++++ Data for this exercise ++++
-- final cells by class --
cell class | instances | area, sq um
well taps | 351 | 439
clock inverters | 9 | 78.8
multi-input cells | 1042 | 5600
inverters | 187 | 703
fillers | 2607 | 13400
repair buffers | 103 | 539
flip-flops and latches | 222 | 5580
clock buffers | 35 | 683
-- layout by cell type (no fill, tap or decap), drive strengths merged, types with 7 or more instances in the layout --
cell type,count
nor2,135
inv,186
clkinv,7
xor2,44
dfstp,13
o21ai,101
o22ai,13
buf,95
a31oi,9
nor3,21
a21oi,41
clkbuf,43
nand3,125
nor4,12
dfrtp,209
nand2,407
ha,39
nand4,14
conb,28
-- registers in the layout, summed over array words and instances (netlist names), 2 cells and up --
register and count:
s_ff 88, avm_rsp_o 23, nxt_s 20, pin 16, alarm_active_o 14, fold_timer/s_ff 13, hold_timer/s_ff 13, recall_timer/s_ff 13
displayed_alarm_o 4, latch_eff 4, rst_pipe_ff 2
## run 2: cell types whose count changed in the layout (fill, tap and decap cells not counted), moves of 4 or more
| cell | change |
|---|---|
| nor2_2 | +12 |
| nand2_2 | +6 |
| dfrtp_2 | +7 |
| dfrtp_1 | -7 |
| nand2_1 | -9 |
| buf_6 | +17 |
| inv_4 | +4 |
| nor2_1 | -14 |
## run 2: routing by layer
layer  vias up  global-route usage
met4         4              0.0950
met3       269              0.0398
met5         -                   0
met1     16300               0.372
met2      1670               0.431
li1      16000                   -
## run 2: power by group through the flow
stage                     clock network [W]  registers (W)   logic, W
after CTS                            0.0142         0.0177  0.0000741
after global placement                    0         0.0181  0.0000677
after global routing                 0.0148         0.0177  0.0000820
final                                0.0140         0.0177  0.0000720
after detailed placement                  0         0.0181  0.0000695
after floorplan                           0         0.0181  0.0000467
++++
| Activity |
Among the lines above, repeat exactly those from the line with "multi-input cells | 1042 | 5600" to the line with "dfrtp_2 | +7 |", counting both ends.

| Answer box |
multi-input cells | 1042 | 5600
inverters | 187 | 703
fillers | 2607 | 13400
repair buffers | 103 | 539
flip-flops and latches | 222 | 5580
clock buffers | 35 | 683
-- layout by cell type (no fill, tap or decap), drive strengths merged, types with 7 or more instances in the layout --
cell type,count
nor2,135
inv,186
clkinv,7
xor2,44
dfstp,13
o21ai,101
o22ai,13
buf,95
a31oi,9
nor3,21
a21oi,41
clkbuf,43
nand3,125
nor4,12
dfrtp,209
nand2,407
ha,39
nand4,14
conb,28
-- registers in the layout, summed over array words and instances (netlist names), 2 cells and up --
register and count:
s_ff 88, avm_rsp_o 23, nxt_s 20, pin 16, alarm_active_o 14, fold_timer/s_ff 13, hold_timer/s_ff 13, recall_timer/s_ff 13
displayed_alarm_o 4, latch_eff 4, rst_pipe_ff 2
## run 2: cell types whose count changed in the layout (fill, tap and decap cells not counted), moves of 4 or more
| cell | change |
|---|---|
| nor2_2 | +12 |
| nand2_2 | +6 |
| dfrtp_2 | +7 |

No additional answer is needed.